(Saved data entries)
**src/logic/reconPkg.sv**
```systemverilog
package reconPkg;

    // Reciprocal multiply shift of the quantizer
    localparam int QUANT_SHIFT = 17;

    // Final step of one block
    localparam int LAST_STEP = 5;

    typedef logic signed [15:0] coeff_t;

    // Raster order, index 0 at top left
    typedef logic [15:0][7:0] pixelBlock_t;

    // Raster order, index 0 is DC
    typedef coeff_t [15:0] coeffBlock_t;

    typedef struct packed {
        logic [15:0] q;
        logic [15:0] iq;
        logic [31:0] bias;
    } quantSet_t;

    typedef struct packed {
        logic fwdRow;
        logic fwdCol;
        logic quant;
        logic invRow;
        logic invCol;
    } stageEn_t;

endpackage

```
**src/logic/reconCtrl.sv**
```systemverilog
`timescale 1ns/1ps

module reconCtrl (
    input  logic               clk,
    input  logic               rst_n,
    input  logic               start_i,
    input  logic [2:0]         step_i,
    output logic               stepClear_o,
    output logic               stepRun_o,
    output reconPkg::stageEn_t stageEn_o,
    output logic               done_o
);

    localparam logic IDLE = 1'b0;
    localparam logic RUN  = 1'b1;

    logic state;
    logic lastStep;
    logic accept;

    assign lastStep = (step_i == 3'(reconPkg::LAST_STEP));

    // Last step hands over to a waiting start, so a new block may begin at edge 6
    assign accept = start_i && ((state == IDLE) || lastStep);

    assign stepClear_o = accept;
    assign stepRun_o   = (state == RUN);
    assign done_o      = (state == RUN) && lastStep;

    always_ff @(posedge clk or negedge rst_n) begin
        if (!rst_n) begin
            state <= IDLE;
        end else if (accept) begin
            state <= RUN;
        end else if (done_o) begin
            state <= IDLE;
        end
    end

    // One stage per step
    always_comb begin
        stageEn_o = '0;
        if (state == RUN) begin
            case (step_i)
                3'd0: stageEn_o.fwdRow = 1'b1;
                3'd1: stageEn_o.fwdCol = 1'b1;
                3'd2: stageEn_o.quant  = 1'b1;
                3'd3: stageEn_o.invRow = 1'b1;
                3'd4: stageEn_o.invCol = 1'b1;
                default: ;
            endcase
        end
    end

    stageOneHot: assert property (@(posedge clk) disable iff (!rst_n)
        $onehot0(stageEn_o));

    donePulse: assert property (@(posedge clk) disable iff (!rst_n)
        done_o |=> !done_o);

endmodule

```
**config.mk**
```make
export PLATFORM = sky130hd
export DESIGN_NAME = reconCtrl
export DESIGN_NICKNAME = d
export VERILOG_FILES = /design/src/logic/reconPkg.sv /design/src/logic/reconCtrl.sv
export SDC_FILE = /design/constraint.sdc
export NUM_CORES = 1
export LEC_CHECK = 0
export ABC_AREA = 1
export BUFFER_PORTS_ARGS = -buffer_cell sky130_fd_sc_hd__buf_2
export CAP_MARGIN = 20
export CORE_AREA = 5 5 42 44
export DETAILED_ROUTE_END_ITERATION = 10
export DIE_AREA = 0 0 47 49
export PLACE_DENSITY_LB_ADDON = 0.3
export SLEW_MARGIN = 20
export SYNTH_ARGS = -nofsm -noshare
export SYNTH_HDL_FRONTEND = slang
export SYNTH_SLANG_ARGS = --single-unit
```
**constraint.sdc**
```tcl
create_clock -name clk -period 0.8 [get_ports clk]
set_input_delay 0.04 -clock clk [delete_from_list [all_inputs] [get_ports clk]]
set_output_delay 0.04 -clock clk [all_outputs]
set_load 0.1 [all_outputs]
```
==> results of run 1 <==
==> where the power goes <==
part	internal (uW)	total [uW]	leakage (uW)	switching [uW]
Clock	0	0	0	0
Sequential	56.0	64.3	0.00000941	8.25
Combinational	124	329	0.000190	205
Total	180	393	0.000200	213
==> cell type report <==
type / instances / area [um2]
fillers: 147 / 945
multi-input cells: 13 / 141
repair buffers: 21 / 248
well taps: 16 / 20.0
flip-flops and latches: 1 / 28.8
inverters: 5 / 18.8
==> synth_stat cells <==
master,count
nor2_1,6
a21oi_2,1
nand3_1,3
dfrtp_1,1
inv_1,5
nand3_2,1
nand2_1,2
==> per-stage QoR <==
| step | hold WS (ns) | total power (uW) | setup TNS [ns] |
|---|---|---|---|
| 6_report | 0.278 | 393 | -0.788 |
| 3_5_place_dp | -0.182 | 393 | -0.863 |
| 5_1_grt | 0.316 | 408 | -0.963 |
| 3_3_place_gp | -0.183 | 392 | -0.838 |
| 2_1_floorplan | -0.256 | 256 | -3.73 |
| 4_1_cts | 0.287 | 397 | -0.836 |
==> worst max-delay path by stage <==
| stage | from | endpoint | slack, ns | cells past startpoint |
|---|---|---|---|---|
| after floorplan | stepRun_o$_DFFE_PN0P_ | stageEn_o[0] | -0.55 | 2 |
| after global placement | stepRun_o$_DFFE_PN0P_ | stageEn_o[0] | -0.13 | 3 |
| after detailed placement | stepRun_o$_DFFE_PN0P_ | stageEn_o[0] | -0.14 | 3 |
| after CTS | stepRun_o$_DFFE_PN0P_ | stageEn_o[2] | -0.13 | 3 |
| after global routing | stepRun_o$_DFFE_PN0P_ | stageEn_o[2] | -0.15 | 3 |
| final | stepRun_o$_DFFE_PN0P_ | stageEn_o[2] | -0.12 | 3 |
==> routing by layer <==
metal  global-route usage (%)  routed length [um]  up-vias  share of wire [%]
met4                        0                   0        0                  0
met2                     7.47                 181       14                 37
met5                        0                   0        -                  0
met3                     2.21                  86        0                 17
met1                     6.54                 225       75                 46
li1                         -                   -       99                  -
==> kinds of logic after synthesis <==
family                 share of synthesized area [%]
AND/OR/NAND/NOR                                 51.2
AO/OA/AOI/OAI                                   8.14
flip-flops                                      23.3
buffers and inverters                           17.4
==> worst reg2reg max path: cells and delay by family (launching register included) <==
kind,cells,cell delay [ns]
flops,1,0.51
simple gates,2,0.13
==> timing repair <==
item / in CTS / in global routing
hold buffers: 1 / 0
setup endpoints to repair: 8 / 8
pin swaps: 2 / 0
endpoints found under the hold margin: 1 / 0
==> key figures, run 1 <==
Floorplan
  – Die Wd: 47 um
  – Ports: 14
  – Core area: 1400 um2
  – Starting Density: 7.68%
  – Die H: 49 um
  – Cell Rows: 14
  – DIE AREA: 2300 um2

Timing
  – Slew HR: 90.4%
  – Setup Skew: 0 ns
  – Fin worst setup slack: -0.122 ns
  – RSZ-0062 raised after global routing: yes
  – Post-layout min period: 0.922 ns
  – Max-slew violation total from the final report: 0
  – Max Freq: 1.08 GHz
  – # setup viols final: 8
  – Fin crit share: 115%
  – Slew @ Worst Pin: 0.144 ns
  – Hold Fails Final Rpt: 0

Yosys
  – Area share of the largest cell type after synthesis: 23.3%
  – Synth area leader: dfrtp_1
  – Syn avg cell area: 5.66 um2
  – Net Count, Synth: 25
  – Synth Register Bits: 1
  – Syn Inst Count: 19
  – Cell Area, Synth: 108 um2
  – YS warnings: 0
  – Part of the Yosys area used for sequential elements: 23.3%
  – Post-synth cell types: 7
  – Synth area leaders: dfrtp_1, nor2_1, inv_1, nand3_1, nand3_2

Critical path
  – Crit path cell chain: nand3_4 -> nor2_4 -> buf_12
  – R2R Setup Slk: 0.04 ns
  – Startpoint types: register
  – RR Endpoint: stepRun_o$_DFFE_PN0P_
  – Critical path buffers and inverters: 1
  – CP Capture Type: primary output
  – Top delay family on crit path: flip-flops
  – Reg2reg path depth: 2
  – RR Startpoint: stepRun_o$_DFFE_PN0P_
  – Critical path's largest stage delay: 0.46 ns
  – CP required: 0.76 ns
  – CP Class: register to primary output
  – CP max-delay cell: dfrtp_4
  – Data arrival, critical path: 0.88 ns
  – CP Max Fanout: 6

Power and ir drop
  – Pleak: 0.000200 uW
  – Pwr per Cell Area: 861 nW/um2
  – Peak VDD IR: 0.386 mV

Global route
  – Total track usage: 4.85%
  – First-pass GRT wire length: 869 um
  – Initial antenna violation count: 0
  – Remaining Overflow, GRT: 0
  – Vias in the first global route: 221
  – Largest net degree at the start of global routing: 7

Finish
  – Finished Layout Cells: 56
  – Layout cells sized above 1: 80.0%
  – Layout Nets: 48
  – Final Util: 32.6%
  – Area Growth Syn to Fin: 324%
  – Diode count: 0
  – Largest register FFs: 1
  – Design area: 457 um2
  – Commonest non-fill, non-tap cells in the layout: buf_12, buf_4, nor2_4
  – Commonest non-fill, non-tap cell in the layout: buf_12

Run status
  – Status: finished, violations left
  – Failing checks: negative setup slack

Drt
  – Routed WL: 493 um
  – Via density: 3.36
  – DRC violation count after routing: 0
  – Avg WL per Cell: 8.80 um
  – Pre-antenna DRT Iters: 1
  – Detailed Route Iter0 Violations: 0
  – Total number of vias: 188
  – Post-route ant nets: 0

CTS
  – CTS resizes: 0
  – Clock slew at reported path FFs: 0 ns
  – Clk Latency, worst-skew pair: 0 ns
  – Post-CTS setup buffer count: 0

Placed design
  – IO buf count: 13
  – Place WS: -0.143 ns
  – GP Congestion: 0.663
  – Post-DP Area: 447 um2
  – DP HPWL: 474 um
  – Placed instance count: 55

Run
  – Maxcap violations: 0

Min path
  – Hold worst-path end: stepRun_o$_DFFE_PN0P_
  – Hold Crit Start: start_i
  – Hold Path Depth: 3
  – Hold crit path type: input port to register
(Power assumes the default switching activity.)
==> run 2: changes to the inputs <==
--- a/config.mk
+++ b/config.mk
@@ -12,6 +12,7 @@
 export DETAILED_ROUTE_END_ITERATION = 10
 export DIE_AREA = 0 0 47 49
 export PLACE_DENSITY_LB_ADDON = 0.3
+export SKIP_CTS_REPAIR_TIMING = 1
 export SLEW_MARGIN = 20
 export SYNTH_ARGS = -nofsm -noshare
 export SYNTH_HDL_FRONTEND = slang
==> run 2 against run 1 <==
Compared with the run above:
- maximum frequency is the same
- power is the same
- sequential share of layout area is the same
- highest routed layer unchanged
- largest power group unchanged
- first-iteration DRC count is the same
- worst hold slack is the same
- the flow still finishes with violations (negative setup slack)
- largest cell class unchanged
- wire length is the same
- die area is the same
- register-to-register slack is essentially flat
- worst setup slack is the same
- global-route usage shrank 0.070 points
==> key figures, run 2 (same netlist as run 1, synthesis figures left out) <==
Drt
  – Routed WL: 493 um (unchanged)
  – Avg WL per Cell: 8.80 um (unchanged)
  – Detailed Route Iter0 Violations: 0 (unchanged)
  – Via density: 3.36 (unchanged)
  – DRC violation count after routing: 0 (unchanged)
  – Pre-antenna DRT Iters: 1 (unchanged)
  – Post-route ant nets: 0 (unchanged)
  – Total number of vias: 188 (unchanged)

Placed design
  – Placed instance count: 55 (unchanged)
  – GP Congestion: 0.663 (unchanged)
  – IO buf count: 13 (unchanged)
  – DP HPWL: 474 um (unchanged)
  – Post-DP Area: 447 um2 (unchanged)

Timing
  – Slew @ Worst Pin: 0.144 ns (unchanged)
  – # setup viols final: 8 (unchanged)
  – Post-layout min period: 0.922 ns (unchanged)
  – Setup Skew: 0 ns (unchanged)
  – Hold_ws: 0.278 ns (unchanged)
  – Slew HR: 90.4% (unchanged)
  – Setup TNS: -0.788 ns (unchanged)
  – Hold Fails Final Rpt: 0 (unchanged)
  – Max Freq: 1.08 GHz (unchanged)
  – Fin worst setup slack: -0.122 ns (unchanged)
  – RSZ-0062 raised after global routing: yes (unchanged)
  – Fin crit share: 115% (unchanged)
  – Max-slew violation total from the final report: 0 (unchanged)

Global route
  – Remaining Overflow, GRT: 0 (unchanged)
  – Largest net degree at the start of global routing: 7 (unchanged)
  – First-pass GRT wire length: 855 um (was 869 um)
  – Vias in the first global route: 215 (was 221)
  – Total track usage: 4.78% (was 4.85%)
  – Initial antenna violation count: 0 (unchanged)

Finish
  – Layout Nets: 48 (unchanged)
  – Area Growth Syn to Fin: 324% (unchanged)
  – Finished Layout Cells: 56 (unchanged)
  – Commonest non-fill, non-tap cells in the layout: buf_12, buf_4, nor2_4 (unchanged)
  – Layout cells sized above 1: 80.0% (unchanged)
  – Largest register FFs: 1 (unchanged)
  – Design area: 457 um2 (unchanged)
  – Diode count: 0 (unchanged)
  – Commonest non-fill, non-tap cell in the layout: buf_12 (unchanged)
  – Fill count: 147 (unchanged)

Floorplan
  – Ports: 14 (unchanged)
  – Starting Density: 7.68% (unchanged)
  – Core area: 1400 um2 (unchanged)
  – Die H: 49 um (unchanged)
  – DIE AREA: 2300 um2 (unchanged)
  – Cell Rows: 14 (unchanged)
  – Die Wd: 47 um (unchanged)

CTS
  – Clock slew at reported path FFs: 0 ns (about the same)
  – Clk Latency, worst-skew pair: 0 ns (about the same)

Run status
  – Status: finished, violations left (unchanged)
  – Failing checks: negative setup slack (unchanged)

Power and ir drop
  – Peak VDD IR: 0.386 mV (unchanged)
  – Pleak: 0.000200 uW (unchanged)
  – Pwr per Cell Area: 861 nW/um2 (unchanged)

Critical path
  – Critical path's largest stage delay: 0.46 ns (about the same)
  – Crit path cell chain: nand3_4 -> nor2_4 -> buf_12 (unchanged)
  – Startpoint types: register (unchanged)
  – CP Capture Type: primary output (unchanged)
  – Critical path buffers and inverters: 1 (unchanged)
  – CP Class: register to primary output (unchanged)
  – Top delay family on crit path: flip-flops (unchanged)
  – CP max-delay cell: dfrtp_4 (unchanged)
  – Data arrival, critical path: 0.88 ns (about the same)
  – CP required: 0.76 ns (about the same)
  – CP Max Fanout: 6 (unchanged)

Min path
  – Hold crit path type: input port to register (unchanged)

Run
  – Maxcap violations: 0 (unchanged)
run 2: cell counts in the layout (fill, tap and decap cells not counted):
No cell type changed its count.
run 2: layout make-up:
class	count	area [um2]	share of cell area (%)
timing repair buffer	21	248	54.2
multi-input combinational	13	141	31.0
sequential	1	28.8	6.30
tap	16	20.0	4.38
inverter	5	18.8	4.11
run 2: per-stage QoR:
stage | worst slack, ns | power (uW) | utilization [%]
final | -0.122 | 393 | 32.6
after global routing | -0.151 | 408 | 32.6
after detailed placement | -0.143 | 393 | 31.9
after floorplan | -0.545 | 256 | -
after global placement | -0.131 | 392 | 31.9
after CTS | -0.143 | 394 | 31.9
run 2: power by group:
group | total [uW] | internal [uW] | switching [uW]
clock | 0 | 0 | 0
combinational | 329 | 124 | 205
sequential | 64.3 | 56.0 | 8.25
run 2: path summary, 6_finish.rpt:
check                      slack, ns             startpoint  cells past startpoint                     to
min in group asynchronous       0.36                  rst_n                      2  stepRun_o$_DFFE_PN0P_
hold / removal                  0.28                start_i                      3  stepRun_o$_DFFE_PN0P_
setup / recovery               -0.12  stepRun_o$_DFFE_PN0P_                      3           stageEn_o[2]
hold reg to reg                 0.62  stepRun_o$_DFFE_PN0P_                      2  stepRun_o$_DFFE_PN0P_
max in group asynchronous       0.35                  rst_n                      2  stepRun_o$_DFFE_PN0P_
setup reg to reg                0.04  stepRun_o$_DFFE_PN0P_                      2  stepRun_o$_DFFE_PN0P_
run 2: tightest hold or removal path: cells and delay by family:
kind	cells	cell delay, ns
buffers and inverters	2	0.13
and+or+nand+nor	1	0.07
run 2: metal layers:
layer | global-route usage, % | vias up | wire length, um
met5 | 0 | - | 0
met4 | 0 | 0 | 0
met3 | 2.21 | 0 | 86
met2 | 7.01 | 14 | 181
met1 | 6.75 | 75 | 225
li1 | - | 99 | -
==> run 3: changes to the inputs <==
--- a/config.mk
+++ b/config.mk
@@ -5,7 +5,6 @@
 export SDC_FILE = /design/constraint.sdc
 export NUM_CORES = 1
 export LEC_CHECK = 0
-export ABC_AREA = 1
 export BUFFER_PORTS_ARGS = -buffer_cell sky130_fd_sc_hd__buf_2
 export CAP_MARGIN = 20
 export CORE_AREA = 5 5 42 44
==> run 3 against run 2 <==
Compared with the run above:
- the flow still finishes with violations (negative setup slack)
- register-to-register slack got worse by 0.18 ns
- sequential share of layout area rose by 0.56 points
- flip-flop and latch count did not move
- worst setup slack got worse by 0.061 ns
- wire length fell by 14%
- power fell by 3.3%
==> key figures, run 3 <==
Run status
  – Status: finished, violations left (unchanged)
  – Failing checks: negative setup slack (unchanged)

Power and ir drop
  – Overall power: 380 uW (was 393 uW)
  – Pint: 179 uW (was 180 uW)
  – Flop pwr share: 16.2% (was 16.4%)
  – Pwr per Cell Area: 906 nW/um2 (was 861 nW/um2)
  – Clk network pwr share: 0% (about the same)
  – Switching share of total power: 52.9% (was 54.2%)
  – Psw: 201 uW (was 213 uW)
  – Logic pwr share: 83.8% (was 83.6%)
  – Peak VDD IR: 0.378 mV (was 0.386 mV)
  – Pleak: 0.000173 uW (was 0.000200 uW)

CTS
  – Clock slew at reported path FFs: 0 ns (about the same)
  – Clk Latency, worst-skew pair: 0 ns (about the same)

Yosys
  – Synth area leaders: dfrtp_1, nand2b_1, and4b_1, nor3_1, a21boi_1 (was dfrtp_1, nor2_1, inv_1, nand3_1, nand3_2)
  – EDFF count, synth: 0 (unchanged)
  – Post-synth cell types: 10 (was 7)
  – YS warnings: 0 (unchanged)
  – Synth Register Bits: 1 (unchanged)
  – Area share of the largest cell type after synthesis: 25.3% (was 23.3%)
  – Syn Inst Count: 13 (was 19)
  – Post-synth ARST share: 100% (unchanged)
  – Syn avg cell area: 7.60 um2 (was 5.66 um2)
  – Net Count, Synth: 19 (was 25)
  – Part of the Yosys area used for sequential elements: 25.3% (was 23.3%)
  – Synth top cells by count: nand2b_1, nor2_1, nor3_1 (was nor2_1, inv_1, nand3_1)
  – Synth area leader: dfrtp_1 (unchanged)
  – Cell Area, Synth: 98.8 um2 (was 108 um2)
  – Synth Flop Type: dfrtp_1 (unchanged)

Critical path
  – CP Max Fanout: 5 (was 6)
  – Data arrival, critical path: 0.94 ns (was 0.88 ns)
  – CP Capture Type: primary output (unchanged)
  – CP required: 0.76 ns (about the same)
  – CP Class: register to primary output (unchanged)
  – Startpoint types: register (unchanged)

Drt
  – Avg WL per Cell: 8.81 um (was 8.80 um)
  – DRC violation count after routing: 0 (unchanged)
  – Pre-antenna DRT Iters: 4 (was 1)
  – Total number of vias: 169 (was 188)
  – Via density: 3.52 (was 3.36)
  – Post-route ant nets: 0 (unchanged)
  – Detailed Route Iter0 Violations: 2 (was 0)
  – Routed WL: 423 um (was 493 um)

Timing
  – Post-layout min period: 0.983 ns (was 0.922 ns)
  – Max Freq: 1.02 GHz (was 1.08 GHz)
  – Setup Skew: 0 ns (unchanged)
  – RSZ-0062 raised after global routing: yes (unchanged)
  – Slew HR: 85.6% (was 90.4%)
  – Fin crit share: 123% (was 115%)
  – Max-slew violation total from the final report: 0 (unchanged)
  – Hold Fails Final Rpt: 0 (unchanged)
  – Fin worst setup slack: -0.183 ns (was -0.122 ns)
  – # setup viols final: 9 (was 8)
  – Setup TNS: -1.13 ns (was -0.788 ns)
  – Slew @ Worst Pin: 0.216 ns (was 0.144 ns)

Global route
  – Initial antenna violation count: 0 (unchanged)
  – Total track usage: 4.15% (was 4.78%)
  – Vias in the first global route: 181 (was 215)
  – Largest net degree at the start of global routing: 6 (was 7)
  – First-pass GRT wire length: 752 um (was 855 um)
  – Remaining Overflow, GRT: 0 (unchanged)

Floorplan
  – Ports: 14 (unchanged)
  – Starting Density: 7.05% (was 7.68%)
  – Die Wd: 47 um (unchanged)
  – Core area: 1400 um2 (unchanged)
  – Die H: 49 um (unchanged)
  – Cell Rows: 14 (unchanged)
  – DIE AREA: 2300 um2 (unchanged)

Finish
  – Largest register FFs: 1 (unchanged)
  – Commonest non-fill, non-tap cell in the layout: buf_12 (unchanged)
  – Fill count: 155 (was 147)
  – Layout cells sized above 1: 87.5% (was 80.0%)
  – Layout Nets: 40 (was 48)
  – Diode count: 0 (unchanged)
  – Commonest non-fill, non-tap cells in the layout: buf_12, buf_2, buf_4 (was buf_12, buf_4, nor2_4)
  – Area Growth Syn to Fin: 324% (about the same)

Min path
  – Hold crit path type: input port to register (unchanged)

Placed design
  – GP Congestion: 0.649 (was 0.663)
  – IO buf count: 13 (unchanged)

Run
  – Maxcap violations: 0 (unchanged)
run 3: critical path, stage by stage (launching register included):
cell and delay [ns]:
dfrtp_4 0.44, nand2b_4 0.09, buf_4 0.15, nor2_4 0.09
buf_12 0.18
run 3: power by group through the flow:
| stage | logic [uW] | clock network (uW) | registers [uW] |
|---|---|---|---|
| finish | 318 | 0 | 61.7 |
| global route | 331 | 0 | 62.7 |
| CTS | 307 | 0 | 61.4 |
| detailed placement | 307 | 0 | 61.4 |
| global placement | 307 | 0 | 61.1 |
| floorplan | 159 | 0 | 80.4 |
run 3: logic make-up after synthesis:
family           count (synthesis)  share of synthesized area (%)
flip-flops                       1                           25.3
AND/OR/NAND/NOR                 10                           59.5
AO/OA/AOI/OAI                    2                           15.2
run 3: final timing paths:
check                                 startpoint                    end  slack [ns]  cells past startpoint
min                                      start_i  stepRun_o$_DFFE_PN0P_        0.23                      2
max in group asynchronous                  rst_n  stepRun_o$_DFFE_PN0P_        0.35                      2
min reg2reg                stepRun_o$_DFFE_PN0P_  stepRun_o$_DFFE_PN0P_        0.72                      2
max reg2reg                stepRun_o$_DFFE_PN0P_  stepRun_o$_DFFE_PN0P_       -0.14                      2
max                        stepRun_o$_DFFE_PN0P_           stageEn_o[3]       -0.18                      4
min in group asynchronous                  rst_n  stepRun_o$_DFFE_PN0P_        0.35                      2
run 3: through the flow:
stage               cells  instance area (um2)  utilization, %  setup WS [ns]  hold WS (ns)
finish                 48                  419            29.9         -0.183         0.232
global route           48                  419            29.9         -0.214         0.261
CTS                    46                  394            28.1         -0.205        -0.183
detailed placement     46                  394            28.1         -0.205        -0.183
global placement       46                  394            28.1         -0.194        -0.184
floorplan              13                  159               -         -0.853        -0.256
run 3: cell type report:
class | instances | area [um2] | area share (%)
multi-input cells | 12 | 138 | 32.8
flip-flops and latches | 1 | 28.8 | 6.87
well taps | 16 | 20.0 | 4.78
repair buffers | 19 | 233 | 55.5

**What you should do**
Return each line above where the word "reconPkg" shows up.

**Response**
**src/logic/reconPkg.sv**
package reconPkg;
    output reconPkg::stageEn_t stageEn_o,
    assign lastStep = (step_i == 3'(reconPkg::LAST_STEP));
export VERILOG_FILES = /design/src/logic/reconPkg.sv /design/src/logic/reconCtrl.sv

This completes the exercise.